**TASK:**
From the entries below, output the line with "swaps | 1 | 3 |" and each following line up to and including the line with "1.55 | 1.45 |", exactly as written.

Start of DATASET ENTRIES

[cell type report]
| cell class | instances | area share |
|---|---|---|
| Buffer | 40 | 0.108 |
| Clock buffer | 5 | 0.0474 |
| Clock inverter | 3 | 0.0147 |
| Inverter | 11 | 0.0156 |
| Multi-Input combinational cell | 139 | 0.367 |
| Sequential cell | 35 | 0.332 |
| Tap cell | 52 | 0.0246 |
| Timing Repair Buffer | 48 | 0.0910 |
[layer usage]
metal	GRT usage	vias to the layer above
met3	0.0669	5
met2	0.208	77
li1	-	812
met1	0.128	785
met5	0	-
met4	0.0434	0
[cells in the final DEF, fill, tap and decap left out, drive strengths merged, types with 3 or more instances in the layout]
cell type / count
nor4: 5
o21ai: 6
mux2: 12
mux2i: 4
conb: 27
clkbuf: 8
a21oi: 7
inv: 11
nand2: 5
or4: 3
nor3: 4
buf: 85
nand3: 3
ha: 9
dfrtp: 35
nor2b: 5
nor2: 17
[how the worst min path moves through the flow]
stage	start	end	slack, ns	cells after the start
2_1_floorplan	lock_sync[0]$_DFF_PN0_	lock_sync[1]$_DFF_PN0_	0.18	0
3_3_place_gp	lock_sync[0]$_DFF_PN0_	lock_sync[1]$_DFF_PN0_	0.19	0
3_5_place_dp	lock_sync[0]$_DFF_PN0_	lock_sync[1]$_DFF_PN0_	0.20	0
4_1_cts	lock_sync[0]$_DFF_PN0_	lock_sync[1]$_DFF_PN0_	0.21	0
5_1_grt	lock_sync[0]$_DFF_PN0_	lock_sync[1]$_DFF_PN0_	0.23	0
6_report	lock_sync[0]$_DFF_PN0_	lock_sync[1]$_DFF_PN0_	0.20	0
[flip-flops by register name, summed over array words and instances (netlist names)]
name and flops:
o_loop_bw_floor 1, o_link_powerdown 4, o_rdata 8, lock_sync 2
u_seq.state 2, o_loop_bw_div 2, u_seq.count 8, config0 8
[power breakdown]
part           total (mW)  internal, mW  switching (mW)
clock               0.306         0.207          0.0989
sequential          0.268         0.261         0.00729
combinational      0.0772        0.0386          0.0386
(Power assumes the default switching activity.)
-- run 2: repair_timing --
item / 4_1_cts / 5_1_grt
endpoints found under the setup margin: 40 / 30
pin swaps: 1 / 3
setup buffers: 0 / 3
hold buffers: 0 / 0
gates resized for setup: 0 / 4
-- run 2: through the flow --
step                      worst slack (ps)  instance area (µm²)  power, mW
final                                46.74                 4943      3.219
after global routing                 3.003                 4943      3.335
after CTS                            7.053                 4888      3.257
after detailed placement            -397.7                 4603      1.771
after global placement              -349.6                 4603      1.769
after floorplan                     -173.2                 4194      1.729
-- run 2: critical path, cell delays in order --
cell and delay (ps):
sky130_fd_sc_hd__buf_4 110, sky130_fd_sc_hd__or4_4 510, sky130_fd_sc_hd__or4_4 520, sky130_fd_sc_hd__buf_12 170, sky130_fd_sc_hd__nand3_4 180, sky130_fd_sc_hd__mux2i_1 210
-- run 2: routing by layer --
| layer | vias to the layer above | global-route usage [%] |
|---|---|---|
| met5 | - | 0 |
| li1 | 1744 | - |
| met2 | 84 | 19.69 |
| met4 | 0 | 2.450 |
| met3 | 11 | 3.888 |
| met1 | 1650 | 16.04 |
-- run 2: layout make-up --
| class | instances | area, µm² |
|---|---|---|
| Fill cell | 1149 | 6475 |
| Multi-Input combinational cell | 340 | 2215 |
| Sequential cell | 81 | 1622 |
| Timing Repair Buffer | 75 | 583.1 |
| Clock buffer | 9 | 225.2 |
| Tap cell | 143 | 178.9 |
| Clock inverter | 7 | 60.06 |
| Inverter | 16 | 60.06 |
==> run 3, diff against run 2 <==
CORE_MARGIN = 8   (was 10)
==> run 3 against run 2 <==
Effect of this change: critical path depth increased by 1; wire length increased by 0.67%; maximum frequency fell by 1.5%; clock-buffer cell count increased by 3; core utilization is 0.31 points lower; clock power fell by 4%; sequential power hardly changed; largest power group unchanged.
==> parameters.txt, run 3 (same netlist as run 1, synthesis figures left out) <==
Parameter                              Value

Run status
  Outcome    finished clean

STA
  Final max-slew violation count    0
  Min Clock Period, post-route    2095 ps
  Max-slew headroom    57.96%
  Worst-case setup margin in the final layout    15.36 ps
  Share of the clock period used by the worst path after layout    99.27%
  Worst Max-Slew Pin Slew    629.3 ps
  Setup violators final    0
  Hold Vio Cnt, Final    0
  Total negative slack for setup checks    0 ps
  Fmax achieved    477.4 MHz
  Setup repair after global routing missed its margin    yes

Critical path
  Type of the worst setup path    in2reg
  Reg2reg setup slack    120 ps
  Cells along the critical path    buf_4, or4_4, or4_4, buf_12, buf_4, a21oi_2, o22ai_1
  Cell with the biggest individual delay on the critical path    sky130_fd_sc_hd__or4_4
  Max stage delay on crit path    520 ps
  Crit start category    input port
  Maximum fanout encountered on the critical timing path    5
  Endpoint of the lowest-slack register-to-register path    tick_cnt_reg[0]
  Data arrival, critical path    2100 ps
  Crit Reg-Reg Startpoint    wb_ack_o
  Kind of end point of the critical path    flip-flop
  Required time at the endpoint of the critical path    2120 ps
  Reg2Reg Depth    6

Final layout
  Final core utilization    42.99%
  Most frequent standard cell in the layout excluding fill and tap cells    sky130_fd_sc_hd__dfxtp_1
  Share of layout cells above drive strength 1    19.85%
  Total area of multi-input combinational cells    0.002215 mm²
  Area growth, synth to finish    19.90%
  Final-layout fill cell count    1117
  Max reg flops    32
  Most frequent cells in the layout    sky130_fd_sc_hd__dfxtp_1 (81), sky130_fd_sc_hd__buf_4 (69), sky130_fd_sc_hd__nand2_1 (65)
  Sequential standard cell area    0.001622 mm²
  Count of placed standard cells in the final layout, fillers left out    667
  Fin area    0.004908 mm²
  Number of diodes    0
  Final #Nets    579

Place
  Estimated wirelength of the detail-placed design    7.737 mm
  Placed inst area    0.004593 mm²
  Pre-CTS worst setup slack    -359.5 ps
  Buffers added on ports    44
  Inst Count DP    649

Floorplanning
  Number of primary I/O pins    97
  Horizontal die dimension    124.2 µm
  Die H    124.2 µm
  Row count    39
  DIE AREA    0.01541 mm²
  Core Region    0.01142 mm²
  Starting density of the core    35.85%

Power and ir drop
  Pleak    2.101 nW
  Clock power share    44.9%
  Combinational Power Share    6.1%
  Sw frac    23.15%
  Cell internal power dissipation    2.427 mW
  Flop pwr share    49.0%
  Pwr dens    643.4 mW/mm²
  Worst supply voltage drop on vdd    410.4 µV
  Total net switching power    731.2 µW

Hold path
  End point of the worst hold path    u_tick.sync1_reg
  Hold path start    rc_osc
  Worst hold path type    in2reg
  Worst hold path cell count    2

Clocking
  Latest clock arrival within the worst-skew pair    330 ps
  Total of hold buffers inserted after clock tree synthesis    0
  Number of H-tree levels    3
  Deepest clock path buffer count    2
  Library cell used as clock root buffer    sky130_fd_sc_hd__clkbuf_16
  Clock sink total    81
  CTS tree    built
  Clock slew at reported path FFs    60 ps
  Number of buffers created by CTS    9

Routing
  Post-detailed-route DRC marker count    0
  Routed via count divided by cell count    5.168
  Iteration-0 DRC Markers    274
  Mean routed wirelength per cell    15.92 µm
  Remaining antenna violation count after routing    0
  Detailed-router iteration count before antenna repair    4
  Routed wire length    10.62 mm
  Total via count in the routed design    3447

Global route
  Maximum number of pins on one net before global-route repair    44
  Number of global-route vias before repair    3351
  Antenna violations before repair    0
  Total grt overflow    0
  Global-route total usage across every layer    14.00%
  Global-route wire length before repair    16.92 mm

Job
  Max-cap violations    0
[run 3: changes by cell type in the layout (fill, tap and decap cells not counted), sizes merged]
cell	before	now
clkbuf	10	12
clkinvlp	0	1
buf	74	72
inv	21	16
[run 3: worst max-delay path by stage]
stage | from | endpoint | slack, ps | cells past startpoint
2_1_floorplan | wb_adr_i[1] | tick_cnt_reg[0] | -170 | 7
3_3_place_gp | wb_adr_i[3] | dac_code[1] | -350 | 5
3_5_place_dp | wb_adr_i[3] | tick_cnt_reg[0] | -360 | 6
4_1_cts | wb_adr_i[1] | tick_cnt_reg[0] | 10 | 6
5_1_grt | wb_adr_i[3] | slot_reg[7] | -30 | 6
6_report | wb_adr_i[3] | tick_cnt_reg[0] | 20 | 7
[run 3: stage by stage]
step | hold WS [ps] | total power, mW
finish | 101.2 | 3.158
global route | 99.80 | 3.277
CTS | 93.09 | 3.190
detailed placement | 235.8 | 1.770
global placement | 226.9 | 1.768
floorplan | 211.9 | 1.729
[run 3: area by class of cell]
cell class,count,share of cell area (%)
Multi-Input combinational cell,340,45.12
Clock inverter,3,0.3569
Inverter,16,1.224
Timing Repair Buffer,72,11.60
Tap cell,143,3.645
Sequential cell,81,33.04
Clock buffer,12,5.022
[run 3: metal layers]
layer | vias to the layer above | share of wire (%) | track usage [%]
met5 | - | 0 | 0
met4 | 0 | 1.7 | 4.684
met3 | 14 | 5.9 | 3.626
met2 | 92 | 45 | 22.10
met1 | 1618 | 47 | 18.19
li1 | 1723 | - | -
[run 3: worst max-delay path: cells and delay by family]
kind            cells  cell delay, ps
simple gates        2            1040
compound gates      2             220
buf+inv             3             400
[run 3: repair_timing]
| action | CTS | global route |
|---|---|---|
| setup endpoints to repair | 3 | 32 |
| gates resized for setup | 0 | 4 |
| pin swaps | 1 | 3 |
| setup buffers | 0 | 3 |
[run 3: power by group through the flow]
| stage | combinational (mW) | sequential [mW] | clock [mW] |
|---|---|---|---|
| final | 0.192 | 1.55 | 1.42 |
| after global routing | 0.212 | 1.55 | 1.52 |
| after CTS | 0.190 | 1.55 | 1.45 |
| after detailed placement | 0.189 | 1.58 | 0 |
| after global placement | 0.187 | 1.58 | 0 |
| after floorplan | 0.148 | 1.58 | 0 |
`config.mk`:
```
export PLATFORM = sky130hd
export DESIGN_NAME = change_detect_event_config
export DESIGN_NICKNAME = d
export VERILOG_FILES = /design/src/verilog/change_detect_pkg.sv /design/src/verilog/change_detect_event_config.sv
export SDC_FILE = /design/constraint.sdc
export NUM_CORES = 1
export LEC_CHECK = 0
export BUFFER_PORTS_ARGS = -buffer_cell sky130_fd_sc_hd__buf_2
export CORE_ASPECT_RATIO = 1.75
export CORE_MARGIN = 3
export CORE_UTILIZATION = 50
export DETAILED_ROUTE_END_ITERATION = 10
export GPL_ROUTABILITY_DRIVEN = 0
export PLACE_DENSITY = 0.81
export REMOVE_ABC_BUFFERS = 1
export SLEW_MARGIN = 30
export SYNTH_ARGS = -nofsm -noshare
export SYNTH_HDL_FRONTEND = slang
export SYNTH_SLANG_ARGS = --single-unit
```
`constraint.sdc`:
```
create_clock -name ref_clk -period 2.79 [get_ports ref_clk]
set_input_delay 0.4185 -clock ref_clk [delete_from_list [all_inputs] [get_ports ref_clk]]
set_output_delay 0.4185 -clock ref_clk [all_outputs]
set_load 0.02 [all_outputs]
```
`src/verilog/change_detect_pkg.sv`:
```
// Package for the change detector event configuration block.
// Assumes a single 20 MHz device clock and a byte-wide register port.
package change_detect_pkg;
  localparam logic [7:0] CFG_ADDR = 8'h2f;
  localparam logic [7:0] CFG_RST_LOW = 8'h00;
  localparam logic [7:0] CFG_RST_HIGH = 8'h38;
  localparam int OUT_LATCH_BIT = 7;
  localparam int IN_LATCH_BIT = 6;
  localparam int OUT_SEL_LSB = 3;
  localparam int IN_SEL_LSB = 0;

  typedef struct packed {
    logic outside_latch_enable;
    logic inside_latch_enable;
    logic [2:0] outside_axis_select;
    logic [2:0] inside_axis_select;
  } event_config_t;

  typedef struct packed {
    logic [2:0] flags;
    logic active;
  } event_report_t;

  typedef enum logic [0:0] {
    COND_IDLE = 1'b0,
    COND_ARMED = 1'b1
  } cond_state_t;
endpackage
```
`src/verilog/change_detect_event_config.sv`:
```
// Event configuration register and per-axis event flag logic.
// Assumes axis data, thresholds and debounce status come from same-clock logic;
// the boot mode pin is asynchronous and is synchronised here.
// Summary of operation
// - Outside latch on: axis outside flags stick until outside source read.
// - Outside latch on: combined outside event asserts only on rising condition.
// - Outside latch off: axis outside flags track the condition live.
// - Inside latch on: axis inside flags stick until inside source read.
// - Inside latch on: combined inside event asserts only on rising condition.
// - Inside latch off: axis inside flags follow the condition, gated by debounce status.
// - Bits 5..3 include X, Y, Z in the outside test.
// - Bits 2..0 include X, Y, Z in the inside test.
// - Reset value zero, or 0x38 when boot mode pin is high.
// - Inside flag set only when strictly between lower and upper threshold.
// - Unlatched inside flags update when active and debounced, always if count zero.
module change_detect_event_config
  import change_detect_pkg::*;
#(
  parameter int DATA_W = 12
) (
  // Clock and reset
  input wire logic ref_clk,
  input wire logic srst,
  // Boot strap pin
  input wire logic boot_mode_pin,
  // Register port
  input wire logic [7:0] reg_addr,
  input wire logic reg_wr,
  input wire logic reg_rd,
  input wire logic [7:0] reg_wdata,
  output logic [7:0] reg_rdata,
  // Source register read strobes
  input wire logic outside_src_rd,
  input wire logic inside_src_rd,
  // Axis data and thresholds, signed
  input wire logic [3*DATA_W-1:0] axis_data,
  input wire logic [DATA_W-1:0] upper_threshold,
  input wire logic [DATA_W-1:0] lower_threshold,
  input wire logic inside_debounce_done,
  input wire logic inside_debounce_zero,
  // Event outputs
  output event_report_t outside_report,
  output event_report_t inside_report
);
  // Comparators are signed and sized for at most 16-bit samples
  if (DATA_W < 2 || DATA_W > 16) begin : g_width_check
    $error("DATA_W out of range");
  end

  logic boot_meta_ff, boot_sync_ff;
  event_config_t cfg_ff, nxt_cfg;
  logic [2:0] out_flags_ff, nxt_out_flags, in_flags_ff, nxt_in_flags;
  logic out_act_ff, nxt_out_act, in_act_ff, nxt_in_act;
  cond_state_t out_st_ff, nxt_out_st, in_st_ff, nxt_in_st;
  logic [7:0] rdata_ff, nxt_rdata;
  logic [2:0] raw_in, raw_out, sel_in, sel_out;
  logic cond_in, cond_out;

  function automatic logic strictly_inside(input logic [DATA_W-1:0] v,
                                           input logic [DATA_W-1:0] up,
                                           input logic [DATA_W-1:0] lo);
    strictly_inside = ($signed(v) < $signed(up)) && ($signed(v) > $signed(lo));
  endfunction

  // Axis comparison, X on bit 2
  always_comb begin
    for (int i = 0; i < 3; i++) begin
      raw_in[2-i] = strictly_inside(axis_data[(2-i)*DATA_W +: DATA_W],
                                    upper_threshold, lower_threshold);
    end
    // Outside means at or beyond either threshold, the complement of strictly inside
    raw_out = ~raw_in;
    sel_out = raw_out & cfg_ff.outside_axis_select;
    sel_in = raw_in & cfg_ff.inside_axis_select;
    cond_out = |sel_out;
    cond_in = |sel_in;
  end

  // Register access
  always_comb begin
    nxt_cfg = cfg_ff;
    nxt_rdata = rdata_ff;
    if (reg_wr && reg_addr == CFG_ADDR) begin
      nxt_cfg = event_config_t'(reg_wdata);
    end
    if (reg_rd && reg_addr == CFG_ADDR) begin
      nxt_rdata = cfg_ff;
    end else if (reg_rd) begin
      nxt_rdata = 8'h00;
    end
  end

  // Outside family
  always_comb begin
    nxt_out_flags = out_flags_ff;
    nxt_out_act = out_act_ff;
    nxt_out_st = out_st_ff;
    if (cfg_ff.outside_latch_enable) begin
      // Set wins over a read clear in the same cycle
      if (outside_src_rd) begin
        nxt_out_flags = 3'h0;
        nxt_out_act = 1'b0;
      end
      nxt_out_flags = nxt_out_flags | sel_out;
      case (out_st_ff)
        COND_IDLE: begin
          if (cond_out) begin
            nxt_out_act = 1'b1;
            nxt_out_st = COND_ARMED;
          end
        end
        COND_ARMED: begin
          if (!cond_out) nxt_out_st = COND_IDLE;
        end
        default: nxt_out_st = COND_IDLE;
      endcase
    end else begin
      nxt_out_flags = sel_out;
      nxt_out_act = cond_out;
      nxt_out_st = cond_out ? COND_ARMED : COND_IDLE;
    end
  end

  // Inside family
  always_comb begin
    nxt_in_flags = in_flags_ff;
    nxt_in_act = in_act_ff;
    nxt_in_st = in_st_ff;
    if (cfg_ff.inside_latch_enable) begin
      if (inside_src_rd) begin
        nxt_in_flags = 3'h0;
        nxt_in_act = 1'b0;
      end
      nxt_in_flags = nxt_in_flags | sel_in;
      case (in_st_ff)
        COND_IDLE: begin
          if (cond_in) begin
            nxt_in_act = 1'b1;
            nxt_in_st = COND_ARMED;
          end
        end
        COND_ARMED: begin
          if (!cond_in) nxt_in_st = COND_IDLE;
        end
        default: nxt_in_st = COND_IDLE;
      endcase
    end else begin
      nxt_in_act = cond_in;
      nxt_in_st = cond_in ? COND_ARMED : COND_IDLE;
      // Gated by debounce so flags do not chatter on a noisy edge
      if ((cond_in && inside_debounce_done) || inside_debounce_zero) begin
        nxt_in_flags = sel_in;
      end
    end
  end

  always_ff @(posedge ref_clk) begin
    boot_meta_ff <= boot_mode_pin;
    boot_sync_ff <= boot_meta_ff;
    if (srst) begin
      // Strap read from the synchronised pin; hold reset three cycles past pin settle
      cfg_ff <= boot_sync_ff ? CFG_RST_HIGH : CFG_RST_LOW;
      out_flags_ff <= 3'h0;
      in_flags_ff <= 3'h0;
      out_act_ff <= 1'b0;
      in_act_ff <= 1'b0;
      out_st_ff <= COND_IDLE;
      in_st_ff <= COND_IDLE;
      rdata_ff <= 8'h00;
    end else begin
      cfg_ff <= nxt_cfg;
      out_flags_ff <= nxt_out_flags;
      in_flags_ff <= nxt_in_flags;
      out_act_ff <= nxt_out_act;
      in_act_ff <= nxt_in_act;
      out_st_ff <= nxt_out_st;
      in_st_ff <= nxt_in_st;
      rdata_ff <= nxt_rdata;
    end
  end

  assign reg_rdata = rdata_ff;
  assign outside_report = '{flags: out_flags_ff, active: out_act_ff};
  assign inside_report = '{flags: in_flags_ff, active: in_act_ff};

  a_out_sticky: assert property (@(posedge ref_clk) disable iff (srst)
    cfg_ff.outside_latch_enable && $past(cfg_ff.outside_latch_enable) && !$past(outside_src_rd)
    |-> ((out_flags_ff & $past(out_flags_ff)) == $past(out_flags_ff)))
    else $error("Latched outside flag dropped without read");
  a_out_edge: assert property (@(posedge ref_clk) disable iff (srst)
    cfg_ff.outside_latch_enable && cond_out && out_st_ff == COND_ARMED
    && !outside_src_rd && !out_act_ff |=> !out_act_ff)
    else $error("Outside event reasserted without condition falling");
  a_out_live: assert property (@(posedge ref_clk) disable iff (srst)
    !cfg_ff.outside_latch_enable |=> out_flags_ff == $past(sel_out))
    else $error("Unlatched outside flags do not track condition");
  a_in_sticky: assert property (@(posedge ref_clk) disable iff (srst)
    cfg_ff.inside_latch_enable && $past(cfg_ff.inside_latch_enable) && !$past(inside_src_rd)
    |-> ((in_flags_ff & $past(in_flags_ff)) == $past(in_flags_ff)))
    else $error("Latched inside flag dropped without read");
  a_in_edge: assert property (@(posedge ref_clk) disable iff (srst)
    cfg_ff.inside_latch_enable && !cond_in ##1 cfg_ff.inside_latch_enable && cond_in
    |=> in_act_ff)
    else $error("Inside event missed rising condition");
  a_in_live: assert property (@(posedge ref_clk) disable iff (srst)
    !cfg_ff.inside_latch_enable && inside_debounce_zero |=> in_flags_ff == $past(sel_in))
    else $error("Unlatched inside flags do not follow condition");
  a_out_select: assert property (@(posedge ref_clk) disable iff (srst)
    (out_flags_ff & ~cfg_ff.outside_axis_select) == 3'h0 || cfg_ff.outside_latch_enable
    || $changed(cfg_ff))
    else $error("Disabled axis raised outside flag");
  a_none_enabled: assert property (@(posedge ref_clk) disable iff (srst)
    cfg_ff.inside_axis_select == 3'h0 && !cfg_ff.inside_latch_enable |=> !in_act_ff)
    else $error("Inside event with no axis enabled");
  a_reset_value: assert property (@(posedge ref_clk)
    $past(srst) && !srst |-> cfg_ff == ($past(boot_sync_ff) ? CFG_RST_HIGH : CFG_RST_LOW))
    else $error("Configuration reset value wrong");
  a_in_select: assert property (@(posedge ref_clk) disable iff (srst)
    ((in_flags_ff & ~$past(in_flags_ff)) & ~$past(cfg_ff.inside_axis_select)) == 3'h0)
    else $error("Disabled axis raised inside flag");
  a_in_window: assert property (@(posedge ref_clk) disable iff (srst)
    !cfg_ff.inside_latch_enable && inside_debounce_zero && cfg_ff.inside_axis_select[2]
    && $signed(axis_data[3*DATA_W-1 -: DATA_W]) < $signed(upper_threshold)
    && $signed(axis_data[3*DATA_W-1 -: DATA_W]) > $signed(lower_threshold)
    |=> in_flags_ff[2])
    else $error("X inside flag clear although strictly inside");
  a_in_hold: assert property (@(posedge ref_clk) disable iff (srst)
    !cfg_ff.inside_latch_enable && !inside_debounce_zero && !inside_debounce_done
    |=> $stable(in_flags_ff))
    else $error("Unlatched inside flags moved before debounce");
endmodule

```
==> reports/metrics.cfg, run 1 <==
[setup_path]
crit_path_end_kind = register
reg2reg_to = in_flags_ff[2]
crit_type = in -> reg
cp_max_fo = 3
cp.required_ns = 3.01
reg2reg_depth = 4
cp_data_arrival_time_ns = 2.67
cp-start-kind = input pin
timing.rr.start = cfg_ff[6]
ff2ff_setup_slack_ns = 1.39

[cts]
root_buffer = clkbuf_8
cts_inserted_buffers = 3
cts_setup_buffers = 0
htree_levels = 1
cts_hold_buf = 0
clock_path_buffers = 2
cts_tree = yes
clkTransAtPathRegs_ns = 0.09
cts_sinks = 28
ctsResizeCount = 0
clock_latency_ns = 0.27

[synth]
yosysTopAreaCell = ha_1
synth_compound_area_frac = 0.220
synthTopCellsByCount = 69 x ha_1, 33 x inv_1, 26 x a21oi_1
synth_flop_cell = dfxtp_1
async_flop_share = 0
synthDistinctLibCells = 49
synth_top_area_share = 0.315
synth_warnings = 0
synthXorXnorAreaFrac = 0
synth_top_family_by_area = adder cells
synth_edf_count = 8
seq_area_frac_synth = 0.234
synth-adder-area-share = 0.315
synth.avg_cell_area_um2 = 8.98
synth_area_um2 = 2740
synth.area.top_cells = ha_1 32%, dfxtp_1 15%, edfxtp_1 8.8%
syn_inst = 305
synthMuxAreaShare = 0.00366
yosysMostFrequentCell = ha_1
synth-simple-area-share = 0.168
ys_seq_elements = 28

[place]
post-place-ws_ns = 0.0879
postPlaceCellArea_um2 = 3320
dpl.hpwl_um = 6780
portBuffers = 100

[sta]
finalHoldViolCount = 0
setup_viol = 0
rsz0062_at_grt = false
fmax_ghz = 0.409
fin_crit_ns = 2.45
fin_skew_ns = 0.00112
period_share = 0.877
tightest_slew_ns = 0.457
setup_tns_ns = 0
fin_ws_ns = 0.342
slew_headroom = 0.695
drv_slew = 0

[finish]
diodes = 0
syn_to_final_growth_pct = 23.3
drive_gt1_frac = 0.300
nets = 561
final_cell_area_um2 = 3370
final_core_util = 0.637

[hold_path]
holdPathEnd = boot_meta_ff
worstHoldStart = boot_mode_pin
hold_depth = 1
min_path_type = in -> reg

[flow_run]
max_cap_violations = 0

[grt]
grt_max_degree = 27
overflow = 0
grt_pass1_vias = 2783
antenna_found_initial = 0
grt_pass1_wl_um = 11500
grt_usage = 0.233

[power]
finalPower_mw = 1.12
ir_drop_v = 0.000398
p_per_area_nw_per_um2 = 333
power.leakage_nw = 1.72

[drt]
vias = 2694
drtAntennaViolNets = 0
routedWlPerCell_um = 15.7
drt-pass1-iter-count = 7
vias_per_cell = 5.61
routed_wl_um = 7550
drtIter0Drc = 111
drc = 0

[die]
coreArea_um2 = 5300
die_h_um = 104
row_count = 35
start_util = 0.517
dieArea_um2 = 6430
io_pins = 101
die_w_um = 61.9

[run_status]
outcome = complete, no violations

End of DATASET ENTRIES

**FINAL ANSWER:**
| pin swaps | 1 | 3 |
| setup buffers | 0 | 3 |
[run 3: power by group through the flow]
| stage | combinational (mW) | sequential [mW] | clock [mW] |
|---|---|---|---|
| final | 0.192 | 1.55 | 1.42 |
| after global routing | 0.212 | 1.55 | 1.52 |
| after CTS | 0.190 | 1.55 | 1.45 |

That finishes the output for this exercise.